The Oslo Declaration of Principles and the Oslo Interim Agreement (called the Oslo Accords) were signed on September 13, 1993. The agreements provided for limited Arab self-rule in Gaza and Jericho under the Palestinian National Authority (PNA) with Israeli forces providing security for an interim period. Arafat, Rabin, and Foreign Minister Shimon Peres were jointly awarded the Nobel Peace Prize for the agreement. In 1994, Israel also signed a peace treaty with Jordan.
Extremists on both sides opposed the plan. On February 25, 1994, an Israeli settler killed 30 Arabs in a mosque in Hebron before being killed himself. In retaliation, Hamas launched several suicide attacks. On November 5, 1995, Yitzhak Rabin was assassinated by another Israeli extremist at a peace rally. Shimon Peres succeeded him as prime minister, but lost the next election to Benjamin Netanyahu in 1996, in part due to another string of Hamas attacks.
The peace process continued for the next few years with sporadic terror attacks and riots, such as those in 1996 prompted by rumors that Israeli tunnels threatened the foundation of the al-Aqsa mosque. Israeli troops were withdrawn from much of the occupied territories. Negotiations continued at Camp David and the Israelis offered approximately 97% of the West Bank to the PNA, as well as withdrawal from Gaza.
On September 28, 2000, violence erupted again, however. The visit of Ariel Sharon to the Temple Mount in Jerusalem spurred rumors that Sharon had entered the al-Aqsa mosque, which is located on the same site. The ensuing violence became known as the Second Intifada.
Arafat and the PLO ultimately rejected the peace agreement. In spite of attempts by President Bill Clinton and Saudi Arabia to bring the two sides together, the peace process was permanently derailed.
Terror attacks increased in frequency in spite of calls by both Arafat and the UN for an end to the violence. In March 2002, 27 Israelis were killed as the celebrated Passover at a hotel in Nethanya. This attack led to Operation Defensive Shield, an incursion into the West Bank to root out terrorist infrastructure in the refugee camps there.

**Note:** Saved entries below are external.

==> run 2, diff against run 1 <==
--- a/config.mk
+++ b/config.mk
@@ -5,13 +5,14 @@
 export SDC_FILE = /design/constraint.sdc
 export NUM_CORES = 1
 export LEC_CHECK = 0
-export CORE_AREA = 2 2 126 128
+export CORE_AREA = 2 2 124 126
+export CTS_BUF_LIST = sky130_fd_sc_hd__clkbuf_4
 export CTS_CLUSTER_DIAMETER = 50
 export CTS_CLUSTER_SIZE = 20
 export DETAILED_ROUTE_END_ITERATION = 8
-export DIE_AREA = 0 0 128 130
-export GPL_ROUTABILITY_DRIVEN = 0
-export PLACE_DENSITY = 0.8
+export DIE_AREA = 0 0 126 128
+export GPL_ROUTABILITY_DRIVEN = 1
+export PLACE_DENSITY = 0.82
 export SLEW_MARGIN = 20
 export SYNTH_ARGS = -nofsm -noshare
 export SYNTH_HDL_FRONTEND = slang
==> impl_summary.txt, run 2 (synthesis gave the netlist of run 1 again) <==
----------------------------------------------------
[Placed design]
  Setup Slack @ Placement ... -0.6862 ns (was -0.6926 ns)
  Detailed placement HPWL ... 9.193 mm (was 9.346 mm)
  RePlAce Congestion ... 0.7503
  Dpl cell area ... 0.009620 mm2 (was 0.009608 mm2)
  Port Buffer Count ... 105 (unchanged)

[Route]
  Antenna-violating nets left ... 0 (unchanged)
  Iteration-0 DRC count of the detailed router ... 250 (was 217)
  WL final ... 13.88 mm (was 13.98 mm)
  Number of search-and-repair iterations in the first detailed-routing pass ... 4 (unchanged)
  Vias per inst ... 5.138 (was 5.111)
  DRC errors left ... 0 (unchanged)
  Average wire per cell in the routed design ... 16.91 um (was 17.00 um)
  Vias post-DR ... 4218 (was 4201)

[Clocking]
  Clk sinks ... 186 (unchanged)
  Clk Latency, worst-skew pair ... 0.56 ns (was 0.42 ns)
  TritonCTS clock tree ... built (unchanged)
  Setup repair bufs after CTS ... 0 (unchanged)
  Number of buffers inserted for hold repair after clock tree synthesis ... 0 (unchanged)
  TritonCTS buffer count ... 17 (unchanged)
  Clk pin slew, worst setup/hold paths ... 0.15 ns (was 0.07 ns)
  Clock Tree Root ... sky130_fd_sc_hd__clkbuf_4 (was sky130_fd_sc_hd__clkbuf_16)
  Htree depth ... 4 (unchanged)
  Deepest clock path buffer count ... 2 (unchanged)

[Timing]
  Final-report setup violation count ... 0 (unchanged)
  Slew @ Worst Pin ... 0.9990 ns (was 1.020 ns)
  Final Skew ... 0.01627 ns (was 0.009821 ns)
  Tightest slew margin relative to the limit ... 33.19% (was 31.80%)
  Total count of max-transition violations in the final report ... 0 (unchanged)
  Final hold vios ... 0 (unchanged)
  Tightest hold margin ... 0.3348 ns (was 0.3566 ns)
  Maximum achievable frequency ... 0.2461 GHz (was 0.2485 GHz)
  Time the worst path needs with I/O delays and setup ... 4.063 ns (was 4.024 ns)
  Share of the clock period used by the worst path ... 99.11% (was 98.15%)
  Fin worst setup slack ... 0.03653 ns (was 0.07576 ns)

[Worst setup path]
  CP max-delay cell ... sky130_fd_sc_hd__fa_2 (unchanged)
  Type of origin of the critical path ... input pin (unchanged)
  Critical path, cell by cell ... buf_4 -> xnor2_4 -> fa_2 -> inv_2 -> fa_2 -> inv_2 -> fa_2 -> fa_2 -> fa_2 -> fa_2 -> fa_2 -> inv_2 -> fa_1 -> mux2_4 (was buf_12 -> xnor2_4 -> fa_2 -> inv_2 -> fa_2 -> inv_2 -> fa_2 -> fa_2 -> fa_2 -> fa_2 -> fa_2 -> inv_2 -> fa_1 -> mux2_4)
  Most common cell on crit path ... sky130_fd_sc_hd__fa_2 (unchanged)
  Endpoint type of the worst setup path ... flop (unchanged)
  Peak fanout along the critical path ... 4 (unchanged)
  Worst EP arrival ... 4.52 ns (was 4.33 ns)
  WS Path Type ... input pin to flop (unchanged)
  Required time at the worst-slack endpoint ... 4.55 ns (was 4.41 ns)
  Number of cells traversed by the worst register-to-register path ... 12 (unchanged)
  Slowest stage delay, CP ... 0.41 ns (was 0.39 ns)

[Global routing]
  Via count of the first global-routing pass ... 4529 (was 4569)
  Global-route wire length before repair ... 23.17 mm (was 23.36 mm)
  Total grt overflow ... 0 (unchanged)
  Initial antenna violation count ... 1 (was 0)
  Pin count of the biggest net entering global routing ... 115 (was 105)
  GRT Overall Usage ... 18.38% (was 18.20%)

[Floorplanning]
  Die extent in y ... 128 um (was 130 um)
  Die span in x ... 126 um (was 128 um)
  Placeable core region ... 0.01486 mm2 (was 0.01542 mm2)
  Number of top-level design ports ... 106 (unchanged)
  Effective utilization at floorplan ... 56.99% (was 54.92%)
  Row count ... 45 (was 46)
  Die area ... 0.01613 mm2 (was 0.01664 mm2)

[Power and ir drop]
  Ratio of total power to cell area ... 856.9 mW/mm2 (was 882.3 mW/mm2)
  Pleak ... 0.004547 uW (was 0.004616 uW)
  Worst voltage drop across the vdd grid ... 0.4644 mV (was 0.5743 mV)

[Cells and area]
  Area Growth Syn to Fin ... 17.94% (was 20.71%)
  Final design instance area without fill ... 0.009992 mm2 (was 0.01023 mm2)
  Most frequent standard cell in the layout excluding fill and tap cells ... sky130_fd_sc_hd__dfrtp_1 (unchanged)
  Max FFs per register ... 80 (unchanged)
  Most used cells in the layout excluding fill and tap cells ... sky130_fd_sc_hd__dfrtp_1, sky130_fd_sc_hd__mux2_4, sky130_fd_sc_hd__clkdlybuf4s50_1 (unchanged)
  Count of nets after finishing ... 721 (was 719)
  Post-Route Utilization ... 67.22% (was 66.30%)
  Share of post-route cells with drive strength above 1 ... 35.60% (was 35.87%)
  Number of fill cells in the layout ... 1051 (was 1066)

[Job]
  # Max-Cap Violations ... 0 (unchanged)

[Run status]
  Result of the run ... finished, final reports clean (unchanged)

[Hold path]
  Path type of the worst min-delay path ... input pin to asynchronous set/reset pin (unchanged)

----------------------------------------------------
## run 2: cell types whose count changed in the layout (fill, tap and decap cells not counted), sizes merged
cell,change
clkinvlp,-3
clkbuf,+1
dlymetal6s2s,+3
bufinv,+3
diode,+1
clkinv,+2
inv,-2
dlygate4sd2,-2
<file path="src/rtl/puf_pkg.sv">
// Shared definitions for the RO-PUF evaluation arbiter: FSM encoding,
// response size and default timing constants.
package puf_pkg;

    typedef enum logic [1:0] {
        ST_IDLE      = 2'b00,
        ST_WAIT_DONE = 2'b01,
        ST_RELEASE   = 2'b10,
        ST_FAULT     = 2'b11
    } state_e;

    localparam int PUF_BITS    = 256;
    localparam int DEF_TIMEOUT = 200000;
    localparam int DEF_GUARD   = 2;

    function automatic int wrap_inc(input int idx, input int n);
        return (idx + 1 >= n) ? 0 : idx + 1;
    endfunction

endpackage

</file>
<file path="src/rtl/puf_eval_arbiter_rr_pick.sv">
// Combinational round-robin picker: first set request at or after the
// pointer, wrapping modulo NUM_REQ.
module rr_pick #(
    parameter int NUM_REQ = 2,
    parameter int IDX_W   = 1
) (
    input  logic [NUM_REQ-1:0] i_req,
    input  logic [IDX_W-1:0]   i_ptr,
    output logic               o_valid,
    output logic [IDX_W-1:0]   o_idx
);

    localparam logic [IDX_W:0] N_L = (IDX_W + 1)'(NUM_REQ);

    logic [NUM_REQ-1:0] w_rot;
    logic [IDX_W:0]     w_sum;

    // Bit k of the rotated vector is requester (ptr + k) mod NUM_REQ.
    assign w_rot = NUM_REQ'({i_req, i_req} >> i_ptr);

    // Scan from farthest to nearest so the nearest set bit wins.
    always_comb begin
        o_idx = '0;
        w_sum = '0;
        for (int k = NUM_REQ - 1; k >= 0; k--) begin
            w_sum = {1'b0, i_ptr} + (IDX_W + 1)'(k);
            w_sum = (w_sum >= N_L) ? (w_sum - N_L) : w_sum;
            o_idx = w_rot[k] ? w_sum[IDX_W-1:0] : o_idx;
        end
        o_valid = |i_req;
    end

endmodule

</file>
<file path="src/rtl/puf_eval_arbiter.sv">
// Round-robin arbiter in front of the shared RO-PUF controller, with a
// start/done handshake, post-transaction guard interval and sticky watchdog.
module puf_eval_arbiter
    import puf_pkg::*;
#(
    parameter int NUM_REQ = 2,
    parameter int IDX_W   = 1,
    parameter int TO_W    = 18,
    parameter int TIMEOUT = DEF_TIMEOUT,
    parameter int GUARD   = DEF_GUARD
) (
    input  logic               clk,
    input  logic               rst_n,
    input  logic [NUM_REQ-1:0] req,
    output logic [NUM_REQ-1:0] gnt,
    output logic [NUM_REQ-1:0] ack,
    output logic [NUM_REQ-1:0] err,
    output logic               fault,
    output logic               busy,
    output logic [IDX_W-1:0]   sel,
    output logic               puf_start,
    input  logic               puf_done
);

    localparam int                 GD_W    = (GUARD > 1) ? $clog2(GUARD) : 1;
    localparam logic [TO_W-1:0]    WD_LAST = TO_W'(TIMEOUT - 1);
    localparam logic [GD_W-1:0]    GD_LAST = GD_W'(GUARD - 1);
    localparam logic [NUM_REQ-1:0] ONE     = {{(NUM_REQ-1){1'b0}}, 1'b1};

    state_e             r_state;
    logic [NUM_REQ-1:0] r_gnt;
    logic [NUM_REQ-1:0] r_ack;
    logic [NUM_REQ-1:0] r_err;
    logic               r_fault;
    logic               r_busy;
    logic [IDX_W-1:0]   r_sel;
    logic               r_start;
    logic [IDX_W-1:0]   r_ptr;
    logic [TO_W-1:0]    r_wdog;
    logic [GD_W-1:0]    r_guard;

    logic               w_valid;
    logic [IDX_W-1:0]   w_idx;
    logic [IDX_W-1:0]   w_next_ptr;

    rr_pick #(
        .NUM_REQ (NUM_REQ),
        .IDX_W   (IDX_W)
    ) u_rr_pick (
        .i_req   (req),
        .i_ptr   (r_ptr),
        .o_valid (w_valid),
        .o_idx   (w_idx)
    );

    assign w_next_ptr = IDX_W'(wrap_inc(int'(w_idx), NUM_REQ));

    // Arbitration FSM with watchdog and guard counters; every output is a register.
    always_ff @(posedge clk or negedge rst_n) begin
        if (!rst_n) begin
            r_state <= ST_IDLE;
            r_gnt   <= '0;
            r_ack   <= '0;
            r_err   <= '0;
            r_fault <= 1'b0;
            r_busy  <= 1'b0;
            r_sel   <= '0;
            r_start <= 1'b0;
            r_ptr   <= '0;
            r_wdog  <= '0;
            r_guard <= '0;
        end else begin
            r_ack <= '0;
            r_err <= '0;
            case (r_state)
                ST_IDLE: begin
                    if (w_valid) begin
                        r_gnt   <= ONE << w_idx;
                        r_sel   <= w_idx;
                        r_start <= 1'b1;
                        r_busy  <= 1'b1;
                        r_ptr   <= w_next_ptr;
                        r_wdog  <= '0;
                        r_state <= ST_WAIT_DONE;
                    end
                end
                ST_WAIT_DONE: begin
                    // Done takes priority over a watchdog expiry in the same cycle.
                    if (puf_done) begin
                        r_ack   <= ONE << r_sel;
                        r_gnt   <= '0;
                        r_start <= 1'b0;
                        r_guard <= '0;
                        r_state <= ST_RELEASE;
                    end else if (r_wdog == WD_LAST) begin
                        r_err   <= ONE << r_sel;
                        r_gnt   <= '0;
                        r_start <= 1'b0;
                        r_fault <= 1'b1;
                        r_state <= ST_FAULT;
                    end else if (r_wdog != '1) begin
                        r_wdog <= r_wdog + TO_W'(1'b1);
                    end
                end
                ST_RELEASE: begin
                    if (r_guard == GD_LAST) begin
                        r_busy  <= 1'b0;
                        r_state <= ST_IDLE;
                    end else begin
                        r_guard <= r_guard + GD_W'(1'b1);
                    end
                end
                ST_FAULT: begin
                    r_gnt   <= '0;
                    r_start <= 1'b0;
                    r_busy  <= 1'b1;
                end
                default: begin
                    r_gnt   <= '0;
                    r_start <= 1'b0;
                    r_busy  <= 1'b1;
                    r_fault <= 1'b1;
                    r_state <= ST_FAULT;
                end
            endcase
        end
    end

    assign gnt       = r_gnt;
    assign ack       = r_ack;
    assign err       = r_err;
    assign fault     = r_fault;
    assign busy      = r_busy;
    assign sel       = r_sel;
    assign puf_start = r_start;

endmodule
</file>
==> config.mk <==
export PLATFORM = sky130hd
export DESIGN_NAME = ofdm_bit_encoder
export DESIGN_NICKNAME = d
export VERILOG_FILES = /design/src/rtl/ofdm_bit_encoder.sv
export SDC_FILE = /design/constraint.sdc
export NUM_CORES = 1
export LEC_CHECK = 0
export ABC_AREA = 1
export CAP_MARGIN = 30
export CORE_MARGIN = 2
export CORE_UTILIZATION = 57
export DETAILED_ROUTE_END_ITERATION = 6
export MAX_ROUTING_LAYER = met4
export PLACE_DENSITY_LB_ADDON = 0.3
export SKIP_LAST_GASP = 1
export SLEW_MARGIN = 10
export SYNTH_ARGS = -nofsm -noshare
export SYNTH_HDL_FRONTEND = slang
export SYNTH_SLANG_ARGS = --single-unit
==> constraint.sdc <==
create_clock -name clock -period 11.35 [get_ports clock]
set_clock_uncertainty 0.2 [all_clocks]
set_input_delay 2.27 -clock clock [delete_from_list [all_inputs] [get_ports clock]]
set_output_delay 2.27 -clock clock [all_outputs]
set_load 0.01 [all_outputs]
==> src/rtl/ofdm_bit_encoder.sv <==
// 802.11a transmit bit encoder: byte serialisation, scrambling, tail zeroing,
// K=7 rate-1/2 convolutional coding and rate-dependent puncturing.
module ofdm_bit_encoder (
    input  logic        clock,
    input  logic        reset,
    input  logic        enable,
    input  logic        start,
    input  logic [7:0]  rate,
    input  logic        do_scramble,
    input  logic [6:0]  scram_seed,
    input  logic [31:0] num_bits_to_encode,
    input  logic [31:0] tail_start,
    input  logic [7:0]  byte_in,
    input  logic        byte_in_strobe,
    output logic        byte_in_ready,
    output logic        coded_out,
    output logic        coded_out_valid,
    input  logic        coded_out_ready,
    output logic        busy,
    output logic        done
);

    typedef enum logic [2:0] {IDLE, FETCH, EMIT_A, EMIT_B, DONE} state_t;

    localparam logic [1:0] MODE_12 = 2'd0;
    localparam logic [1:0] MODE_23 = 2'd1;
    localparam logic [1:0] MODE_34 = 2'd2;

    function automatic logic [1:0] decode_rate(input logic [3:0] code);
        case (code)
            4'b1111, 4'b1110, 4'b1101, 4'b1100: return MODE_34;
            4'b1000:                            return MODE_23;
            default:                            return MODE_12;
        endcase
    endfunction

    function automatic logic keep_a(input logic [1:0] mode, input logic [1:0] ph);
        return !(mode == MODE_34 && ph == 2'd2);
    endfunction

    function automatic logic keep_b(input logic [1:0] mode, input logic [1:0] ph);
        return !(mode != MODE_12 && ph == 2'd1);
    endfunction

    function automatic logic [1:0] advance_phase(input logic [1:0] mode, input logic [1:0] ph);
        case (mode)
            MODE_34: return (ph == 2'd2) ? 2'd0 : ph + 2'd1;
            MODE_23: return (ph == 2'd0) ? 2'd1 : 2'd0;
            default: return 2'd0;
        endcase
    endfunction

    // A bit whose A output is punctured goes straight to EMIT_B so no cycle is wasted.
    function automatic state_t first_emit(input logic [1:0] mode, input logic [1:0] ph);
        return keep_a(mode, ph) ? EMIT_A : EMIT_B;
    endfunction

    state_t      state, state_next;
    logic [1:0]  rate_mode;
    logic        scram_en;
    logic [6:0]  scr;
    logic [31:0] nbits;
    logic [31:0] tstart;
    logic [7:0]  byte_reg;
    logic [2:0]  bit_idx;
    logic [31:0] bit_cnt;
    logic [5:0]  enc_sr;
    logic [1:0]  phase;

    logic        fb, raw_bit, scr_bit, in_tail, enc_bit;
    logic        code_a, code_b, kb, xfer, bit_last;
    logic [1:0]  phase_next;
    logic [31:0] cnt_next;
    state_t      end_next;
    logic        unused_rate;

    assign unused_rate = ^rate[7:4];

    assign fb       = scr[6] ^ scr[3];
    assign raw_bit  = byte_reg[bit_idx];
    assign scr_bit  = scram_en ? (raw_bit ^ fb) : raw_bit;
    // Subtraction form avoids overflow when tail_start sits near the top of the range.
    assign in_tail  = (bit_cnt >= tstart) && ((bit_cnt - tstart) <= 32'd5);
    assign enc_bit  = in_tail ? 1'b0 : scr_bit;

    // enc_sr[k-1] holds the encoder input delayed by k bits.
    assign code_a   = enc_bit ^ enc_sr[1] ^ enc_sr[2] ^ enc_sr[4] ^ enc_sr[5];
    assign code_b   = enc_bit ^ enc_sr[0] ^ enc_sr[1] ^ enc_sr[2] ^ enc_sr[5];

    assign kb         = keep_b(rate_mode, phase);
    assign xfer       = coded_out_valid && coded_out_ready;
    assign bit_last   = xfer && ((state == EMIT_A && !kb) || state == EMIT_B);
    assign phase_next = advance_phase(rate_mode, phase);
    assign cnt_next   = bit_cnt + 32'd1;

    always_comb begin
        end_next = first_emit(rate_mode, phase_next);
        if (cnt_next == nbits)
            end_next = DONE;
        else if (bit_idx == 3'd7)
            end_next = FETCH;
    end

    always_ff @(posedge clock) begin
        if (reset) begin
            state <= IDLE;
            scr   <= 7'h7F;
        end else if (enable) begin
            state <= state_next;
            if (state == IDLE && start)
                scr <= (scram_seed == 7'd0) ? 7'h7F : scram_seed;
            else if (bit_last && scram_en)
                scr <= {scr[5:0], fb};
        end
    end

    always_comb begin
        state_next = state;
        case (state)
            IDLE:    if (start) state_next = (num_bits_to_encode == 32'd0) ? DONE : FETCH;
            FETCH:   if (byte_in_strobe) state_next = first_emit(rate_mode, phase);
            EMIT_A:  if (xfer) state_next = kb ? EMIT_B : end_next;
            EMIT_B:  if (xfer) state_next = end_next;
            DONE:    state_next = IDLE;
            default: state_next = IDLE;
        endcase
    end

    always_comb begin
        byte_in_ready   = (state == FETCH);
        coded_out_valid = (state == EMIT_A) || (state == EMIT_B);
        busy            = (state == FETCH) || (state == EMIT_A) || (state == EMIT_B);
        done            = (state == DONE);
        coded_out       = 1'b0;
        if (state == EMIT_A)
            coded_out = code_a;
        else if (state == EMIT_B)
            coded_out = code_b;
    end

    always_ff @(posedge clock) begin
        if (enable) begin
            if (state == IDLE && start) begin
                rate_mode <= decode_rate(rate[3:0]);
                scram_en  <= do_scramble;
                nbits     <= num_bits_to_encode;
                tstart    <= tail_start;
                enc_sr    <= 6'd0;
                bit_cnt   <= 32'd0;
                phase     <= 2'd0;
            end
            if (state == FETCH && byte_in_strobe) begin
                byte_reg <= byte_in;
                bit_idx  <= 3'd0;
            end
            if (bit_last) begin
                bit_cnt <= cnt_next;
                enc_sr  <= {enc_sr[4:0], enc_bit};
                phase   <= phase_next;
                bit_idx <= bit_idx + 3'd1;
            end
        end
    end

endmodule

Israeli forces reported killing about 50 people in the camp at Jenin, but the Arabs claimed the massacre of 500 people by Israeli troops. The charge was repeated by the media around the world. Human rights groups later confirmed that the death toll was near to the Israeli claims. The Israelis also staged assassinations and arrests of Arab terror leaders.
By 2003, the situation had deteriorated to the point where Israel began construction of a security fence along its borders with the occupied territories to staunch the flow of terrorists and weapons.
By the end of 2003, Prime Minister Ariel Sharon announced a unilateral plan for an Israeli withdrawal from the occupied territories. Meanwhile, Arafat's Fatah-PLO was fighting among itself, as well as struggling for power with Hamas. On November 11, 2004, Yasir Arafat died and was succeeded a few months later by Mahmoud Abbas as president of the Palestinian National Authority. Abbas took steps to attempt to reduce violence in the territories.
Ariel Sharon and Abbas met at Sharm el Sheikh in a series of meetings with Hosni Mubarak of Egypt and King Abdullah of Jordan in February 2005. The meetings led both leaders to announce and end to the violence and the Second Intifada.
Meanwhile, Sharon's unilateral disengagement continued. Throughout 2005, the Israelis forcibly removed Jewish settlers from Gaza and four West Bank settlements. On September 11, 2005, the last Israeli soldier left Gaza.